Ángel González (1962): Grado elemental
"Penúltima nostalgia"
Ha llegado el momento
de la nostagia.
¿Recuerdas?
Aquel dulce violín,
el de los tangos,
acosado por el entrecortado rumor de los bandoneones
y las felices turbas
derramando champán en los escotes
de las muchachas algo locas, algo
despeinadas, algo tristes también,
algo caídas.
Inefable perfume el de esas horas
tan felices, que todos conocimos.
La gasolina iniciaba su reinado
por las calles atónitas,
pero los jazmines no habían emprendido aún la retirada
ni los desodorantes
estaban preparados para sofocar la personalidad de las axilas.

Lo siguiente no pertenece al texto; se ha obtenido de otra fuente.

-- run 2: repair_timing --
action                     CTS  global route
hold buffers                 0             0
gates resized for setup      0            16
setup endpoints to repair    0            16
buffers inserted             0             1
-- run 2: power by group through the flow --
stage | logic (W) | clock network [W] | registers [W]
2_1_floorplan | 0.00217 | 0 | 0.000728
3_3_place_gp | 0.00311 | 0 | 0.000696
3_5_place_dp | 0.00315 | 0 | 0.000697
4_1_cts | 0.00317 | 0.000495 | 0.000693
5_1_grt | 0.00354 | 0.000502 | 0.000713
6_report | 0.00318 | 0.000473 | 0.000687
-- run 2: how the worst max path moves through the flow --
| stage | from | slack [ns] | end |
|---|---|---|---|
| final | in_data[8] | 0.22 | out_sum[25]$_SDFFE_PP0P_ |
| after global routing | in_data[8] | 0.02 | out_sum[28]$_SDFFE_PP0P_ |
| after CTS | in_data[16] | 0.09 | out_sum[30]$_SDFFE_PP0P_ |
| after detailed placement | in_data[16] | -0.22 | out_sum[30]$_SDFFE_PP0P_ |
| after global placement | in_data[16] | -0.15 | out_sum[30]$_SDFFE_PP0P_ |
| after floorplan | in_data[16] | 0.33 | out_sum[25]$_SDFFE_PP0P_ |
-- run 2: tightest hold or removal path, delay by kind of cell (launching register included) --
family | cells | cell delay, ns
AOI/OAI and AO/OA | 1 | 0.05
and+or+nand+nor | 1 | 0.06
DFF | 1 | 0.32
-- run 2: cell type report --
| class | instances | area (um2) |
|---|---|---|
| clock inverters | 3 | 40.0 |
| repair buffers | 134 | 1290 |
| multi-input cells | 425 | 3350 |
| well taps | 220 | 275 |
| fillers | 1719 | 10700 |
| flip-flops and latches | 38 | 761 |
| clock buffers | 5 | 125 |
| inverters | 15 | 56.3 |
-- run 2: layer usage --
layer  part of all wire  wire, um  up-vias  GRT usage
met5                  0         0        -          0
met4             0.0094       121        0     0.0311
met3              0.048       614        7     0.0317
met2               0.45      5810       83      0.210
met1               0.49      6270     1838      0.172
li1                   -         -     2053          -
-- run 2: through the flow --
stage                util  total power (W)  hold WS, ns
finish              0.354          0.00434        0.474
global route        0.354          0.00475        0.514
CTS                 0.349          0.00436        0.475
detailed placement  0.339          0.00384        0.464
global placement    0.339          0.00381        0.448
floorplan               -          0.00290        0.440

Junto al farol frecuentado por los perros
la niña vendía flores de papel,
aunque era la victrola,
desde el fondo en penumbra de las habitaciones,
la que lanzaba a través de las ventanas entreabiertas
la serpentina gris de la tristeza
sobre los habituales transeúntes de la noche.
El violín,
cantor del drama
y de la más imposible dulzura,
brillante vagabundo del espacio,
perseguía a los corazones solitarios
que, absortos en sí mismos,
ignoraban a los mendigos que les salían al paso
o volvían los ojos hacia el cielo
buscando el rostro brillante de la estrella
que habría de influir en la realización de un deseo apresuradamente formulado.
Impreciso, turbio tiempo
fluctuando, veloz, hacia otros días
y otros ritmos
y otros timbres, también,
aún más fugaces.
Muerto el violín,
la marimba extendió su tiranía.
Madera percutida y afinada,
cada corteza o tronco del Caribe,
cada selva del Sur,
cada semilla
creció en el aire y los sonoros bosques
de los trópicos, los ríos inauditos,
audibles fueron en distantes tierras.
Entonces todavía todo era
sencillo:
amar, besar, comer aunque tan sólo
fuera
un pedazo de pan,
una limosna.
Por caridad todo se conseguía:
– Por caridad, por caridad,
gritaban
los hombres
en las duras esquinas azotadas
por el aliento del cantor mulato,
por el murmullo en sol de la criolla,
por la lluvia además, por la desgracia.
Más la moda es versátil y ligera,
y sobre las cenizas del charlestón y el banjo
edificó nuevas algarabías.
Y volvieron los blues, y las síncopas
llenaron de inquietud y carcajadas
el azaroso amanecer,
mientras los barrenderos del alba,
los enterradores de sombras,
arrastraban con sus escobas húmedas
hacia las grietas por donde huyó la noche,
serpentinas, tarjetas ilegibles, vidrio, papel de estaño,
fragmentos de diarios vespertinos,
algodón sucio y ligas de mujer.
Nada, no obstante, pudo
empañar la pujante
apoteosis del metal.
Las brillantes trompetas y el sinuoso
saxo
– y el torpe, exacto, articulado y grave
trombón de varas-, juntos
disonaron frenéticos,
unieron su estridencia,
y las copas quebradas derramaron el vino,
y más de una muchacha- nadie
fue capaz de evitarlo-
perdió el sentido, y algo
de mucho más valor -según dijeron.
Ahora
que todo es ya pasado,
sentimos la nostalgia
de lo que ha sucedido.
Recordamos
los ritmos y los cuerpos,
el viejo olor a menta,
los troncos de los olmos
señalados con flecha,
corazón
e iniciales,
el rincón de la alcoba, etcétera,
etcétera.
Olvidamos, en cambio,
los cadáveres,
los campos de batalla,
el hambre de los campos,
las razones del hambre.
Oh tiempo
ido:
si quieres devolvernos
todas las ignominias,
esa risa por barrios que reímos,
aquella
felicidad por horas,
la olvidada
inconsciencia, la belleza
de amar tan sólo al cuerpo que abrazamos,
los ritmos y los miembros
agredidos,
el viejo olor a menta, la trizada
luna contra el estanque, la imposible
canción que acaso nadie ya recuerda:
devuélvenos
también
nuestros cadáveres,
enséñanos
también
los asesinos,
deja
también junto a la oscura caja
del violín,
también junto al destello
de la dorada y cálida trompeta,
un revólver
también,
una pistola.
También estoy nostálgico de días.
También fui muy feliz. También recuerdo.
También yo fui testigo de otras horas».